■ Problem statement ■
Restate word for word the lines that begin the listing and end with the line holding "set -euo pipefail".

■ Exercise materials ■
####
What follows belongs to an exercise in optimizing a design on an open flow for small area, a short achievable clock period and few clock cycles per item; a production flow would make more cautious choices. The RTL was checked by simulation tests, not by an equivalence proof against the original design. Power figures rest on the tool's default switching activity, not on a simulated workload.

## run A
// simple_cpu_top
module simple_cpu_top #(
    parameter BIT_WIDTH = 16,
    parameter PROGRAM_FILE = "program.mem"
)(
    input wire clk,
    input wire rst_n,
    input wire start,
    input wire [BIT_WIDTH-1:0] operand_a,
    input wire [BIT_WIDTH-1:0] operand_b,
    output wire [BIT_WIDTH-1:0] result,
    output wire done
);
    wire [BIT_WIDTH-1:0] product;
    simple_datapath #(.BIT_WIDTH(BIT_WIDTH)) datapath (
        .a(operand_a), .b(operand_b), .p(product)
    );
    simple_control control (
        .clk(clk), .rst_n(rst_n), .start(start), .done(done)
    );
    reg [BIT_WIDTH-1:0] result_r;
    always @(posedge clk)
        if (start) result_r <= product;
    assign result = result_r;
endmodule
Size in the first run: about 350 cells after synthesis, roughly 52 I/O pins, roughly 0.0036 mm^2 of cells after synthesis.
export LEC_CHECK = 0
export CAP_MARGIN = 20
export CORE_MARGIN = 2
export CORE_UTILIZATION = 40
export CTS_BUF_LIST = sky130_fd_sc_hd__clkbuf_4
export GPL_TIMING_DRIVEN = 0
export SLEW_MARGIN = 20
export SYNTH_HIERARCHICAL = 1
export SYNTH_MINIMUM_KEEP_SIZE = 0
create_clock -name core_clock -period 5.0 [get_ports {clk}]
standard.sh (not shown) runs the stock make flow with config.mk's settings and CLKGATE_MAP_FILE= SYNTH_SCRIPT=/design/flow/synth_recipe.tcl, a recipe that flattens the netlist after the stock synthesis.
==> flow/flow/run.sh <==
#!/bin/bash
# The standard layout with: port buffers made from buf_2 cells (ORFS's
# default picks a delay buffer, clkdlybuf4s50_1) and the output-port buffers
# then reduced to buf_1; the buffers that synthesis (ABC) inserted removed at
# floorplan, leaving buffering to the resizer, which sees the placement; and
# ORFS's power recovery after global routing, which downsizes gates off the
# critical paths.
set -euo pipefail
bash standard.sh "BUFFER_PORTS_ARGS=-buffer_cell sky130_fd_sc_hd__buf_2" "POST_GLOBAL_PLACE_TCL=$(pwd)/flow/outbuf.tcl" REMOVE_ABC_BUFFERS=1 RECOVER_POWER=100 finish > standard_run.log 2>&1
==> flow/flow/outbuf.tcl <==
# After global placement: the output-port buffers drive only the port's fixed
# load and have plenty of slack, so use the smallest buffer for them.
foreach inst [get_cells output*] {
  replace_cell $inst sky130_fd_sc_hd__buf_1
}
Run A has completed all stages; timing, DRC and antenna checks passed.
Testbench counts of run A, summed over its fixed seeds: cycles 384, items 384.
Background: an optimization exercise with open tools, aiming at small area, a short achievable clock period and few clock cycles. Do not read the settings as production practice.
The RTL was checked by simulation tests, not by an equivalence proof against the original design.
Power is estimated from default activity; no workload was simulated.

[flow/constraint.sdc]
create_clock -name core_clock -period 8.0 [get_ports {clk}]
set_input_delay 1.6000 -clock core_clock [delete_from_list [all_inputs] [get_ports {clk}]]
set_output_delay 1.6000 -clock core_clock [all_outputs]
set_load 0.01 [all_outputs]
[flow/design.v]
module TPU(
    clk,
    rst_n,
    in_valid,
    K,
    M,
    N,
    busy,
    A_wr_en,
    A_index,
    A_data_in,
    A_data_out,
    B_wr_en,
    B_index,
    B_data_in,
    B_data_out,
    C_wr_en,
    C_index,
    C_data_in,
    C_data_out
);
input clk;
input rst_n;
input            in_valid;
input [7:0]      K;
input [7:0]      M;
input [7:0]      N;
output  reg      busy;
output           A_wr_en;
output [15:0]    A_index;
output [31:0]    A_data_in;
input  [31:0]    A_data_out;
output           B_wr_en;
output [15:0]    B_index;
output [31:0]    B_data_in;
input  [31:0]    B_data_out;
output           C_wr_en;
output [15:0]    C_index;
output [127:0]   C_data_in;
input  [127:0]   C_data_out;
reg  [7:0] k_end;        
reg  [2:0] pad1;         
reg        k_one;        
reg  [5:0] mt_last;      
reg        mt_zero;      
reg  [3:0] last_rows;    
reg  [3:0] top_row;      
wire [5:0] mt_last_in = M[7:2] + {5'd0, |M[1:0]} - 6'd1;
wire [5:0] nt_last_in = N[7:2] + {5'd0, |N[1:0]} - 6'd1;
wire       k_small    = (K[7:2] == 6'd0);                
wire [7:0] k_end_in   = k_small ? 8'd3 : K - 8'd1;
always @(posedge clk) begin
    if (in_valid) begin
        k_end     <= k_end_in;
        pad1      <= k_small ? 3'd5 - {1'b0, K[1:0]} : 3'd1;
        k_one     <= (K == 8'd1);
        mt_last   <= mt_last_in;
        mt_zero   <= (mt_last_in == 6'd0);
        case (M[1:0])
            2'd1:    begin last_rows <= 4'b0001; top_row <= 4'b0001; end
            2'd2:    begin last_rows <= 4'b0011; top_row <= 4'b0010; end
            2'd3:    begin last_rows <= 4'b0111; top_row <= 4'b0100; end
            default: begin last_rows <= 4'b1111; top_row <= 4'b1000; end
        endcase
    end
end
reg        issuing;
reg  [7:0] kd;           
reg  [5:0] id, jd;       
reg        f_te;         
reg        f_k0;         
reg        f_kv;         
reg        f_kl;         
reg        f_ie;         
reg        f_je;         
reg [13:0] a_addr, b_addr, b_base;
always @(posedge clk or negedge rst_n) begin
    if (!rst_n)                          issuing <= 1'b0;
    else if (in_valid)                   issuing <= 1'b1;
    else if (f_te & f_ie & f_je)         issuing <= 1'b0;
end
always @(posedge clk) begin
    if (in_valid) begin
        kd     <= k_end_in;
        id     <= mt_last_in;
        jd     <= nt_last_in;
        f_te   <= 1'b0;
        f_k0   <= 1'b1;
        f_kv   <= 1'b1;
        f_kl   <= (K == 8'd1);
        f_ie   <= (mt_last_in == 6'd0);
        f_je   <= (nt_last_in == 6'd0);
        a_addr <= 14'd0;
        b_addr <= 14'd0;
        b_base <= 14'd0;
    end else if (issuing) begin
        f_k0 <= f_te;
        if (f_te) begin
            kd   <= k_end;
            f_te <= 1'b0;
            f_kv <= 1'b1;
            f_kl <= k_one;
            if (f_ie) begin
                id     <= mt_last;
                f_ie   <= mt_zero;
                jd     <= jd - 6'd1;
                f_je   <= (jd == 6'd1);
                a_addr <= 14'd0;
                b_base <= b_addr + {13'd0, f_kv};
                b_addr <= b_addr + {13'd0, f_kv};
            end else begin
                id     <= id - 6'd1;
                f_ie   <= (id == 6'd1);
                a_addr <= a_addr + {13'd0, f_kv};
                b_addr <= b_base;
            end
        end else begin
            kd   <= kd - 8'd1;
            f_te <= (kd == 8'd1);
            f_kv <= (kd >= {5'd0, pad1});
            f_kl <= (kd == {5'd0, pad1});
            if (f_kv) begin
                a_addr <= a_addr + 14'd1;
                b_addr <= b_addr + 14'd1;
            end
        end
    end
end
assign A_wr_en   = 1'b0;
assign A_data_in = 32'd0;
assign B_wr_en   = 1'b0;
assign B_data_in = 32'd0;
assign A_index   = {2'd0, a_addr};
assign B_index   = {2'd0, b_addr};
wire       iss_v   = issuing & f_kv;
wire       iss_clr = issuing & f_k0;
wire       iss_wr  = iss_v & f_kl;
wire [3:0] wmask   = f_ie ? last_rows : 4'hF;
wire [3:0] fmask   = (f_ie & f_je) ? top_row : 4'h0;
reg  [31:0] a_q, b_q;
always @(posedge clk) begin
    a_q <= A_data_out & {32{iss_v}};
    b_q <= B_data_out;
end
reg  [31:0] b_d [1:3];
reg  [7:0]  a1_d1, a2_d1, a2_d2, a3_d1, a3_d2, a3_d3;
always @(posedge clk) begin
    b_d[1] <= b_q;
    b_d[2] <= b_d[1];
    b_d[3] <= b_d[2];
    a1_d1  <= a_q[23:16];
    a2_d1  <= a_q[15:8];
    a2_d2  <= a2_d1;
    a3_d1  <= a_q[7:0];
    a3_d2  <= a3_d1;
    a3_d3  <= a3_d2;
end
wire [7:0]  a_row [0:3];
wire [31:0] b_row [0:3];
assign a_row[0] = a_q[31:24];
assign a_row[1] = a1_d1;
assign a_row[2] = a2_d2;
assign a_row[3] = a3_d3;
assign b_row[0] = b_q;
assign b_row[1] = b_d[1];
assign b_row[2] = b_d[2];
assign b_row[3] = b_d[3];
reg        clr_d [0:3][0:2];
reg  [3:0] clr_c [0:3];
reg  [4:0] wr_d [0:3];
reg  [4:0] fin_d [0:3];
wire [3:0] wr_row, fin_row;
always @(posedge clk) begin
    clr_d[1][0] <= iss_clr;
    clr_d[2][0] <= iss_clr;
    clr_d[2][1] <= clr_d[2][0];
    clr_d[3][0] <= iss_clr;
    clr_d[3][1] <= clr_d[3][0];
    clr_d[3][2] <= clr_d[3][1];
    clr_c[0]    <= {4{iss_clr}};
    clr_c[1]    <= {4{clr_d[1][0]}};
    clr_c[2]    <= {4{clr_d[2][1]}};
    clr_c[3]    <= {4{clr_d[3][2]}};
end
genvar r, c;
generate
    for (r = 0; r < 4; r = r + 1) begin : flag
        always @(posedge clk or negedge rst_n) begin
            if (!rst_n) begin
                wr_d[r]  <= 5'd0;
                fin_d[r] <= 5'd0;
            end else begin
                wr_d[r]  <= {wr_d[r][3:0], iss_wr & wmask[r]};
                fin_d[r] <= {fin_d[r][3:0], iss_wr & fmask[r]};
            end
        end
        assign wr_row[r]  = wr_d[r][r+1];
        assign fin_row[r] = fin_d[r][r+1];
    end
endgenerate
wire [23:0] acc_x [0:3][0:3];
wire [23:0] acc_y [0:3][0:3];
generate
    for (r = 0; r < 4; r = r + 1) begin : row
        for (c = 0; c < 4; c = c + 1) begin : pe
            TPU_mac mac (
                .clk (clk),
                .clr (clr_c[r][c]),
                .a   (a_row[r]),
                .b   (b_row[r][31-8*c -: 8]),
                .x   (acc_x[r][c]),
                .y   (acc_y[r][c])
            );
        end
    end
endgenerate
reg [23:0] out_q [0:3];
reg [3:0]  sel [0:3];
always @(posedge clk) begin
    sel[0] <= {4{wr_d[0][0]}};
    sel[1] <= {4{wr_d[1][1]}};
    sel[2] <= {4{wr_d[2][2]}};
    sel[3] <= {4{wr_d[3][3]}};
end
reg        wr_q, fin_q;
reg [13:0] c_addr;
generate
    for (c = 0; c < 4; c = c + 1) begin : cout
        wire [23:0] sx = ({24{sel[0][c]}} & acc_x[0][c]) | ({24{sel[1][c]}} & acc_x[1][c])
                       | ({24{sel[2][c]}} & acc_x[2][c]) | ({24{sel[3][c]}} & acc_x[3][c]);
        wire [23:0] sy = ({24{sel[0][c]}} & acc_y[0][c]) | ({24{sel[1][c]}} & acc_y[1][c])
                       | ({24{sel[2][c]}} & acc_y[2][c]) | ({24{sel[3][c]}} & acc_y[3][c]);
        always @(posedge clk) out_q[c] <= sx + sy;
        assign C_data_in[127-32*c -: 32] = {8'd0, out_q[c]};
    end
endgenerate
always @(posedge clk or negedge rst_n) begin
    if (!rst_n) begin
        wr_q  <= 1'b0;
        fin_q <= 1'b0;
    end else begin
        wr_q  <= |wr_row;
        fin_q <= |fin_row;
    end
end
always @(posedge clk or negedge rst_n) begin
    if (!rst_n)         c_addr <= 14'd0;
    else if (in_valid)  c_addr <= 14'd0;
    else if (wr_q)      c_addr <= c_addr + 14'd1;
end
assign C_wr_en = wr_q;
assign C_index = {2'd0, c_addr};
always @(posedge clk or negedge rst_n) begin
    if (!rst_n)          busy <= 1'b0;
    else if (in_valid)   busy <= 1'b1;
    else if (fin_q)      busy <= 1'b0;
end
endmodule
####
■ Result of this task ■
What follows belongs to an exercise in optimizing a design on an open flow for small area, a short achievable clock period and few clock cycles per item; a production flow would make more cautious choices. The RTL was checked by simulation tests, not by an equivalence proof against the original design. Power figures rest on the tool's default switching activity, not on a simulated workload.

## run A
// simple_cpu_top
module simple_cpu_top #(
    parameter BIT_WIDTH = 16,
    parameter PROGRAM_FILE = "program.mem"
)(
    input wire clk,
    input wire rst_n,
    input wire start,
    input wire [BIT_WIDTH-1:0] operand_a,
    input wire [BIT_WIDTH-1:0] operand_b,
    output wire [BIT_WIDTH-1:0] result,
    output wire done
);
    wire [BIT_WIDTH-1:0] product;
    simple_datapath #(.BIT_WIDTH(BIT_WIDTH)) datapath (
        .a(operand_a), .b(operand_b), .p(product)
    );
    simple_control control (
        .clk(clk), .rst_n(rst_n), .start(start), .done(done)
    );
    reg [BIT_WIDTH-1:0] result_r;
    always @(posedge clk)
        if (start) result_r <= product;
    assign result = result_r;
endmodule
Size in the first run: about 350 cells after synthesis, roughly 52 I/O pins, roughly 0.0036 mm^2 of cells after synthesis.
export LEC_CHECK = 0
export CAP_MARGIN = 20
export CORE_MARGIN = 2
export CORE_UTILIZATION = 40
export CTS_BUF_LIST = sky130_fd_sc_hd__clkbuf_4
export GPL_TIMING_DRIVEN = 0
export SLEW_MARGIN = 20
export SYNTH_HIERARCHICAL = 1
export SYNTH_MINIMUM_KEEP_SIZE = 0
create_clock -name core_clock -period 5.0 [get_ports {clk}]
standard.sh (not shown) runs the stock make flow with config.mk's settings and CLKGATE_MAP_FILE= SYNTH_SCRIPT=/design/flow/synth_recipe.tcl, a recipe that flattens the netlist after the stock synthesis.
==> flow/flow/run.sh <==
#!/bin/bash
# The standard layout with: port buffers made from buf_2 cells (ORFS's
# default picks a delay buffer, clkdlybuf4s50_1) and the output-port buffers
# then reduced to buf_1; the buffers that synthesis (ABC) inserted removed at
# floorplan, leaving buffering to the resizer, which sees the placement; and
# ORFS's power recovery after global routing, which downsizes gates off the
# critical paths.
set -euo pipefail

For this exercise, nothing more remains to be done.